Monk’s Music

Il aurait eu 100 ans cette année. Longtemps ignoré, Thelonious Monk est considéré aujourd’hui comme le plus grand pianiste de l’Histoire du jazz.

Autodidacte précoce (il commence à l’âge de cinq ans), Monk, né en Caroline du Sud mais vivant à Harlem depuis sa petite enfance, est en 1942 le pianiste maison du Minton’s, un club devenu le laboratoire où « la bande des cinq » (Monk, Charlie Parker, Dizzy Gillespie, Kenny Clarke et Charlie Christian) est en train d’inventer, sous le nom de be-bop, le jazz moderne. Si Monk est au centre d’une révolution qui va transformer une musique que l’on danse en une musique que l’on écoute, le style du pianiste dans sa radicalité (jeu sur les dissonances, discontinuités harmonique et rythmique, phrases répétitives) prend paradoxalement ses racines dans l’une des plus anciennes formes de piano-jazz, le stride.

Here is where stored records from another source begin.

### config.mk
export PLATFORM = sky130hd
export DESIGN_NAME = grid_path_min_trailing_zeros
export DESIGN_NICKNAME = d
export VERILOG_FILES = /design/src/hw/rtl/gpmtz_pkg.sv /design/src/hw/rtl/gpmtz_factor.sv /design/src/hw/rtl/grid_path_min_trailing_zeros.sv
export SDC_FILE = /design/constraint.sdc
export NUM_CORES = 2
export LEC_CHECK = 0
export ABC_AREA = 1
export BUFFER_PORTS_ARGS = -buffer_cell sky130_fd_sc_hd__buf_2
export CAP_MARGIN = 20
export CORE_UTILIZATION = 44
export DETAILED_ROUTE_END_ITERATION = 7
export SETUP_SLACK_MARGIN = 0.2
export SYNTH_ARGS = -nofsm -noshare
export SYNTH_HDL_FRONTEND = slang
export SYNTH_HIERARCHICAL = 1
export SYNTH_SLANG_ARGS = --single-unit
### constraint.sdc
create_clock -name i_clk -period 66.9 [get_ports i_clk]
set_input_delay 3.345 -clock i_clk [delete_from_list [all_inputs] [get_ports i_clk]]
set_output_delay 3.345 -clock i_clk [all_outputs]
set_load 0.01 [all_outputs]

Ses compositions cultivent le même paradoxe: marquées du sceau de la modernité à travers des thèmes souvent asymétriques, elles sont toutes enracinées dans le blues. À ce titre, Monk est le premier des deux musiciens (l’autre est le saxophoniste Albert Ayler) à avoir couvert simultanément les pôles opposés de la musique afro-américaine en établissant un lien indéfectible entre tradition et avant-garde aussi génial que celui qui lie le jeu inouï du pianiste aux singularités du compositeur.

Paris jazz

La discographie de Monk est quasiment inexistante jusqu’au début des années 50, à l’exception de la parenthèse fondamentale des sessions Blue Note de 1947-48. Dans la première moitié de cette décennie, Monk n’est encore qu’un pianiste au futur indéterminé. Privé de sa carte professionnelle (pour possession de drogue), sans laquelle il ne peut se produire en club, son avenir semble bouché malgré le contrat qui le lie, depuis 1952, au label Prestige. Toutefois, un destin enfin bienveillant va soudainement se manifester sous la forme d’une improbable invitation faite au musicien par le Salon International du Jazz de Paris 1954. Non seulement il y est accueilli avec enthousiasme par les musiciens français (ce qui n’est pas tout à fait le cas d’une critique dubitative et d’un public interloqué), mais on lui offre en plus la possibilité d’enregistrer un premier disque en solo. Pendant les douze années qui vont suivre, Monk ne cessera de tourner aux États-Unis, en Europe et au Japon alors qu’il n’avait, avant Paris, jamais quitté New York, tout en enregistrant pour Riverside et, dans une moindre mesure, Columbia, les plus grands albums de sa discographie. Il connaît, en 1964, une dernière consécration, lorsqu’il devient le quatrième des cinq jazzmen à avoir figuré, à ce jour, sur les fameuses couvertures du Times.

Monk's Music

Lors de la session parisienne, Monk va réenregistrer quelques-unes de ses compositions les plus emblématiques comme ‘Round Midnight, Reflections (en fait Evidence), Well, You Needn’t, Eronel, Off Minor, Portrait of an Ermite (Reflections), complétées par le standard Smoke Gets In Your Eyes pour ce qui constitue, avec Thelonious Alone In San Francisco (1959), le sommet de sa carrière solitaire. Si le LP a été réédité à l’identique, erreur de typo (TheOlonious) comprise et à l’exception de l’ajout d’Hackensack, le CD reprend pour sa part le même matériel augmenté de quatre inédits en trio provenant du concert de la salle Pleyel.

Thelonious Monk

« The Centennial Edition »

Swing Vogue 33.342 – disponible en LP & CD (Sony).